Deployment Made Easy

Hey everyone,

My post today is going to be about deployment, a subject I dreaded as a beginner web developer. When I first made scholtek.com, my deployment strategy consisted of accessing the web server with Filezilla, and copying everything into the public root on my server. It was slow, and not at all scalable. It didn't allow any room for extra build processes such as minification or image compression. My builds were handled manually, one painful step at a time.

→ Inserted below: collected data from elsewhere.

===== src/rtl/ysyx_22050039_pkg.sv =====
// Shared constants for the instruction fetch unit: default reset PC,
// instruction width and control FSM state encoding.
package ysyx_22050039_pkg;

  localparam int unsigned ILEN_DEFAULT     = 32;
  localparam logic [63:0] RESET_PC_DEFAULT = 64'h8000_0000;

  localparam int unsigned STATE_W = 2;
  localparam logic [STATE_W-1:0] S_IDLE = 2'd0;
  localparam logic [STATE_W-1:0] S_REQ  = 2'd1;
  localparam logic [STATE_W-1:0] S_WAIT = 2'd2;

endpackage


===== src/rtl/ysyx_22050039_fifo.sv =====
// Register-based fetch queue; simultaneous push and pop are honoured even
// when full, and flush empties it at the next edge.
module ysyx_22050039_fifo #(
  parameter int unsigned WIDTH = 8,
  parameter int unsigned DEPTH = 4
) (
  input  logic                     clk,
  input  logic                     rst_n,
  input  logic                     push,
  input  logic [WIDTH-1:0]         push_data,
  input  logic                     pop,
  input  logic                     flush,
  output logic [WIDTH-1:0]         pop_data,
  output logic                     full,
  output logic                     empty,
  output logic [$clog2(DEPTH):0]   count
);

  localparam int unsigned AW = $clog2(DEPTH);
  localparam int unsigned CW = AW + 1;

  logic [WIDTH-1:0] r_mem [DEPTH];
  logic [AW-1:0]    r_wptr;
  logic [AW-1:0]    r_rptr;
  logic [CW-1:0]    r_count;
  logic             w_push;
  logic             w_pop;

  assign full     = (r_count == CW'(DEPTH));
  assign empty    = (r_count == '0);
  assign count    = r_count;
  assign pop_data = r_mem[r_rptr];
  assign w_pop    = pop && !empty;
  assign w_push   = push && (!full || w_pop);

  always_ff @(posedge clk or negedge rst_n) begin
    if (!rst_n) begin
      for (int i = 0; i < int'(DEPTH); i++) r_mem[i] <= '0;
      r_wptr  <= '0;
      r_rptr  <= '0;
      r_count <= '0;
    end else if (flush) begin
      r_wptr  <= '0;
      r_rptr  <= '0;
      r_count <= '0;
    end else begin
      if (w_push) begin
        r_mem[r_wptr] <= push_data;
        r_wptr        <= r_wptr + AW'(1);
      end
      if (w_pop) r_rptr <= r_rptr + AW'(1);
      case ({w_push, w_pop})
        2'b10:   r_count <= r_count + CW'(1);
        2'b01:   r_count <= r_count - CW'(1);
        default: r_count <= r_count;
      endcase
    end
  end

endmodule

With my recent move to Django, and my new experience of deployment done by professionals at work, I decided to make things easier. The first thing I needed was a server that actually gave me some control. Up to this point, I'd been using the cheapest plan from HostGator - for shared hosting it worked very well. On my peak day, the site had more than 12,000 hits and HostGator never complained. For someone just starting out, they're a great option. But now I wanted to flexibility available with a Virtual Private Server, which provides a nice little sandbox where I can do whatever I want. Most of my experience was been with Amazon's elastic compute cloud offerings, which I enjoyed using and think is a clear choice if you're going to scale to hundreds of thousands of hits per day, but I decided to go with Digital Ocean, which boasted one click Django deployment, and a cheapest plan at $5 per month.

As can be expected, the VPS for this server is not a powerhouse. It provides 512MB memory and a single core, but even that is likely to outperform a shared hosting plan, and I have the advantage of a very low consumption website. All of the content currently on scholtek.com is static content, meaning it's the same for each and every user of the site. That provides a lot of room for caching and other optimization, which I have yet to test out (don't worry - that blog post will come as well!), and so the plan I have should be just fine.

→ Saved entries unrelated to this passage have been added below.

`config.mk`:
```
export PLATFORM = sky130hd
export DESIGN_NAME = seq_detect_ctrl
export DESIGN_NICKNAME = d
export VERILOG_FILES = /design/src/rtl/seq_detect_ctrl.sv
export SDC_FILE = /design/constraint.sdc
export NUM_CORES = 1
export LEC_CHECK = 0
export BUFFER_PORTS_ARGS = -buffer_cell sky130_fd_sc_hd__buf_4
export CORE_ASPECT_RATIO = 0.7
export CORE_MARGIN = 5
export CORE_UTILIZATION = 30
export DETAILED_ROUTE_END_ITERATION = 10
export PLACE_DENSITY_LB_ADDON = 0.2
export SKIP_LAST_GASP = 1
export SLEW_MARGIN = 20
export SYNTH_ARGS = -nofsm -noshare
export SYNTH_HDL_FRONTEND = slang
export SYNTH_SLANG_ARGS = --single-unit
```
`constraint.sdc`:
```
create_clock -name clk -period 6.45 [get_ports clk]
set_clock_uncertainty 0.05 [all_clocks]
set_input_delay 1.29 -clock clk [delete_from_list [all_inputs] [get_ports clk]]
set_output_delay 1.29 -clock clk [all_outputs]
set_load 0.03 [all_outputs]
```
`src/rtl/seq_detect_ctrl.sv`:
```
// seq_detect_ctrl: accepts bytes over valid/ready, serialises them MSB-first
// one bit per clock, and matches the bit stream against a runtime-programmed
// pattern of 1..PAT_MAX bits (overlapping or non-overlapping). Matches are
// registered one-cycle pulses and are tallied in a saturating counter.
module seq_detect_ctrl #(
    parameter int PAT_MAX = 8,
    parameter int CNT_W   = 8
) (
    input  logic               clk,
    input  logic               reset,
    input  logic               cfg_we,
    input  logic [PAT_MAX-1:0] cfg_pattern,
    input  logic [3:0]         cfg_len,
    input  logic               cfg_overlap,
    output logic               cfg_err,
    input  logic               cnt_clr,
    input  logic               in_valid,
    input  logic [7:0]         in_data,
    output logic               in_ready,
    output logic               match,
    output logic [CNT_W-1:0]   match_count,
    output logic               busy
);

    localparam int FW = $clog2(PAT_MAX + 1);

    typedef enum logic {IDLE = 1'b0, SHIFT = 1'b1} state_t;

    state_t             state, next_state;
    logic [2:0]         bit_idx;
    logic [7:0]         byte_reg;
    logic [PAT_MAX-1:0] hist;
    logic [FW-1:0]      fill;
    logic [PAT_MAX-1:0] pattern;
    logic [3:0]         len;
    logic               overlap;

    logic               handshake;
    logic               cfg_ok;
    logic               cur_bit;
    logic [PAT_MAX-1:0] new_hist;
    logic [FW-1:0]      new_fill;
    logic [PAT_MAX-1:0] len_mask;
    logic               hit;

    assign handshake = in_valid && in_ready;

    // A config write is taken only between bytes and only with a legal length,
    // so the active config never changes under a byte being serialised.
    assign cfg_ok = cfg_we && (state == IDLE) && (cfg_len != 4'd0)
                    && (int'(cfg_len) <= PAT_MAX);

    // Current bit and the history/fill as they will look after this bit.
    always_comb begin
        cur_bit  = byte_reg[3'd7 - bit_idx];
        new_hist = {hist[PAT_MAX-2:0], cur_bit};
        new_fill = (int'(fill) >= PAT_MAX) ? fill : fill + 1'b1;
        len_mask = '0;
        for (int i = 0; i < PAT_MAX; i++)
            len_mask[i] = (i < int'(len));
        // Match is judged on the updated history; fill guards against
        // matching on bits that were cleared rather than received.
        hit = (state == SHIFT)
              && (((new_hist ^ pattern) & len_mask) == '0)
              && (int'(new_fill) >= int'(len));
    end

    // FSM state register
    always_ff @(posedge clk) begin
        if (reset) state <= IDLE;
        else       state <= next_state;
    end

    // FSM next-state: reload on the last bit if a new byte is offered
    always_comb begin
        next_state = state;
        case (state)
            IDLE:    if (handshake) next_state = SHIFT;
            SHIFT:   if (bit_idx == 3'd7 && !handshake) next_state = IDLE;
            default: next_state = IDLE;
        endcase
    end

    // FSM outputs: ready while idle or on the last bit, for gapless streaming
    always_comb begin
        in_ready = (state == IDLE) || (state == SHIFT && bit_idx == 3'd7);
        busy     = (state == SHIFT);
    end

    // Datapath: byte holding, bit index, history, config and match tally
    always_ff @(posedge clk) begin
        if (reset) begin
            bit_idx     <= '0;
            byte_reg    <= '0;
            hist        <= '0;
            fill        <= '0;
            pattern     <= '0;
            len         <= 4'd1;
            overlap     <= 1'b0;
            match       <= 1'b0;
            match_count <= '0;
            cfg_err     <= 1'b0;
        end else begin
            if (handshake) begin
                byte_reg <= in_data;
                bit_idx  <= '0;
            end else if (state == SHIFT) begin
                bit_idx  <= bit_idx + 3'd1;
            end

            // cfg_ok implies IDLE, so it never races with a shift
            if (cfg_ok) begin
                pattern <= cfg_pattern;
                len     <= cfg_len;
                overlap <= cfg_overlap;
                hist    <= '0;
                fill    <= '0;
            end else if (state == SHIFT) begin
                hist <= new_hist;
                fill <= (hit && !overlap) ? '0 : new_fill;
            end

            match <= hit;

            // A rejected write in the same cycle as a clear leaves the flag set
            if (cfg_we && !cfg_ok) cfg_err <= 1'b1;
            else if (cnt_clr)      cfg_err <= 1'b0;

            // Clear takes effect before the coincident match is counted
            if (cnt_clr)
                match_count <= hit ? CNT_W'(1) : '0;
            else if (hit && match_count != {CNT_W{1'b1}})
                match_count <= match_count + 1'b1;
        end
    end

endmodule
```
==> impl_metrics.yaml <==
sta:
  fmax_mhz: 340.3
  slew_viol_final: 0
  timing.final.hold_violations: 0
  rsz0062_at_grt: "no"
  postLayoutSetupSlackWorst_ns: 3.511
  tns_ns: 0
  finalSetupViolCount: 0
  slew_headroom: 0.3923
  post-route-min-period_ns: 2.939
  fin_crit_sh: 0.4557
  worst_pin_slew_ns: 0.9115
floorplan:
  die_h_um: 82.47
  core_um2: 7287
  fp.dieW_um: 113.5
  rows: 26
  die_area_um2: 9363
  ios: 38
  initial_utilization: 0.3089
clock_tree:
  cts_max_level: 2
  hold_buffers: 0
  cts_tree: "built"
  clkLatencyLatePin_ns: 0.30
  clock-root-buffer: "clkbuf_8"
  cts_sinks: 46
  numCtsBuffers: 5
  clkTransAtPathRegs_ns: 0.08
  post-cts-setup-buffer-count: 0
  cts_resized: 0
  clock_path_buffers: 2
yosys:
  synthDistinctLibCells: 44
  synthCells: 235
  synth_common_cells: "dfxtp_1 (46), nor2_1 (33), mux2i_1 (32), inv_1 (11), a21oi_1 (10)"
  synth_area_leader_cell: "dfxtp_1"
  yosysWarnings: 0
  synth_seq_cells: 46
  syn_nets: 270
  synthTopCellsByArea: "dfxtp_1 (41%), mux2i_1 (14%), nor2_1 (5.5%)"
  syn_avg_cell_area_um2: 9.578
  async_reset_ff_frac: 0
  syn_area_um2: 2251
  synth-edff-count: 0
  ys.flop_type: "dfxtp_1"
  synth_most_common_cell: "dfxtp_1"
  yosysSeqAreaShare: 0.4091
  synth_top_cell_area_share: 0.4091
min_path:
  min_path_type: "register to register"
layout:
  nets: 300
  area_growth_pct: 17.62
  nFillCells: 774
  drive_above_1_share: 0.2159
  antenna_cells: 0
job:
  drv_cap: 0
drt:
  drt-pass1-iter-count: 4
  wl_per_cell_um: 13.81
  drc_errors: 0
  antenna_left: 0
  wirelength_um: 5000
  vias_per_cell: 4.671
  drt_iter0_drc: 46
  num_vias: 1691
power:
  ir_worst_vdd_mv: 0.06593
  powerDensity_nw_per_um2: 216.1
  leakage_nw: 1.003
worst_setup_path:
  worst_setup_path_start_kind: "register"
  worst_setup_path_end_kind: "register"
  cp_common_cell: "ha_1"
  crit_type: "register to register"
  cp_data_required_time_ns: 6.63
  cp.buffers_inverters: 1
  critical_path.top_delay_family: "simple AND/OR/NAND/NOR gates"
  slowest_delay_ns: 0.60
  worst_path_max_delay_cell: "or4_1"
  crit_path_max_fanout: 18
  arrival_ns: 3.12
  worstPathCellList: "inv_1 > ha_1 > mux2_2 > ha_1 > a2111oi_0 > nor3_1 > o2111ai_4 > or4_1 > a21oi_1"
global_route:
  antenna_found_initial: 0
  overflow: 0
  grt_max_degree: 32
  grt_first_pass_wirelength_um: 8059
  grtUsageTotal: 0.1115
  grt_pass1_vias: 1560
placed_design:
  port_buffers: 37
  hpwl_um: 3703
  pre_cts_slack_ns: 3.231
  place_congestion: 0.7322
run_status:
  status: "complete, no violations"
==> final cells by class <==
class / instances / area (um2) / area share
tap: 98 / 122.6 / 0.04631
timing repair buffer: 37 / 277.8 / 0.1049
inverter: 11 / 41.29 / 0.01560
clock buffer: 6 / 82.58 / 0.03119
multi-input combinational: 164 / 1202 / 0.4542
sequential: 46 / 920.9 / 0.3478
==> power by group <==
part / total (W) / internal, W / switching, W
logic: 0.0000860 / 0.0000408 / 0.0000452
clock network: 0.000177 / 0.0000828 / 0.0000941
registers: 0.000309 / 0.000295 / 0.0000141
==> cells in the final DEF, fill, tap and decap left out, types with 2 or more instances in the layout <==
master	synthesis	routed
o31ai_1	3	3
mux2i_1	32	32
or2_2	4	4
nor3_1	9	9
xnor2_1	8	8
xor2_1	3	3
buf_4	0	37
o22ai_1	2	2
or3_2	2	2
o41ai_1	2	2
a21oi_1	10	10
nor4_1	2	2
o311ai_0	2	2
dfxtp_1	46	46
nor2_1	33	33
or4_1	3	3
nand3_1	7	7
inv_1	11	11
nor2b_1	2	2
clkbuf_8	0	6
ha_1	9	9
nand2b_1	2	2
nand2_1	7	7
o21ai_0	3	3
==> worst paths after layout <==
path / startpoint / to / slack, ns / depth (start not counted)
worst max-delay path: fill[0]$_SDFFE_PP0P_ / match_count[4]$_SDFFE_PP0P_ / 3.51 / 9
worst min-delay path: cfg_err$_SDFFE_PP0P_ / cfg_err$_SDFFE_PP0P_ / 0.44 / 1
worst min register to register: cfg_err$_SDFFE_PP0P_ / cfg_err$_SDFFE_PP0P_ / 0.44 / 1
worst max register to register: fill[0]$_SDFFE_PP0P_ / match_count[4]$_SDFFE_PP0P_ / 3.51 / 9
==> metrics by stage <==
stage / util / power (W) / std cells / hold WS (ns) / cell area (um2)
finish: 0.3633 / 0.0005722 / 362 / 0.4444 / 2648
detailed placement: 0.3520 / 0.0004028 / 356 / 0.4277 / 2565
floorplan: - / 0.0003758 / 235 / 0.4096 / 2251
global route: 0.3633 / 0.0006044 / 362 / 0.4828 / 2648
global placement: 0.3520 / 0.0004020 / 356 / 0.4258 / 2565
CTS: 0.3633 / 0.0005789 / 362 / 0.4461 / 2648
==> metal layers <==
| metal | GRT usage | routed length [um] | share of wire |
|---|---|---|---|
| met3 | 0.02695 | 179 | 0.036 |
| met5 | 0 | 0 | 0 |
| met4 | 0.03962 | 71 | 0.014 |
| met2 | 0.1516 | 2028 | 0.41 |
| met1 | 0.1678 | 2721 | 0.54 |
==> worst register-to-register path, cell delays in order, from the launching register on <==
cell,delay [ns]
dfxtp_1,0.42
inv_1,0.08
ha_1,0.28
mux2_2,0.28
ha_1,0.27
a2111oi_0,0.09
nor3_1,0.31
o2111ai_4,0.35
or4_1,0.60
a21oi_1,0.14
==> logic make-up (layout without fill, tap and decap cells) <==
family | after synthesis | after routing | synth area share
flip-flops | 46 | 46 | 0.4091
AND/OR/NAND/NOR | 74 | 74 | 0.1551
multiplexers | 34 | 34 | 0.1573
XOR/XNOR | 12 | 12 | 0.05003
AO/OA/AOI/OAI | 35 | 35 | 0.1217
buffers and inverters | 25 | 54 | 0.05670
adder cells (fa/ha/maj) | 9 | 9 | 0.05003
Power figures use the tool's default switching activity.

The other benefit of Digital Ocean is their wealth of documentation. In particular, I found an article on automatically deploying with git. I'll leave the details to the article, but the summary is:

  1. Create an empty git repository on the server
  2. Create a post-receive hook on git that copies the files to your django projects location, and restarts the server
  3. Set that repo as a remote on your local git branch
  4. Type 'git push branch-to-deploy
  5. Profit!

If that sounds extremely easy, it's because it was. So this complicated manual deployment method I've been using for the past year was replaced in under 20 minutes using git and a VPS. To any web developers out there, I can't recommend this approach strongly enough.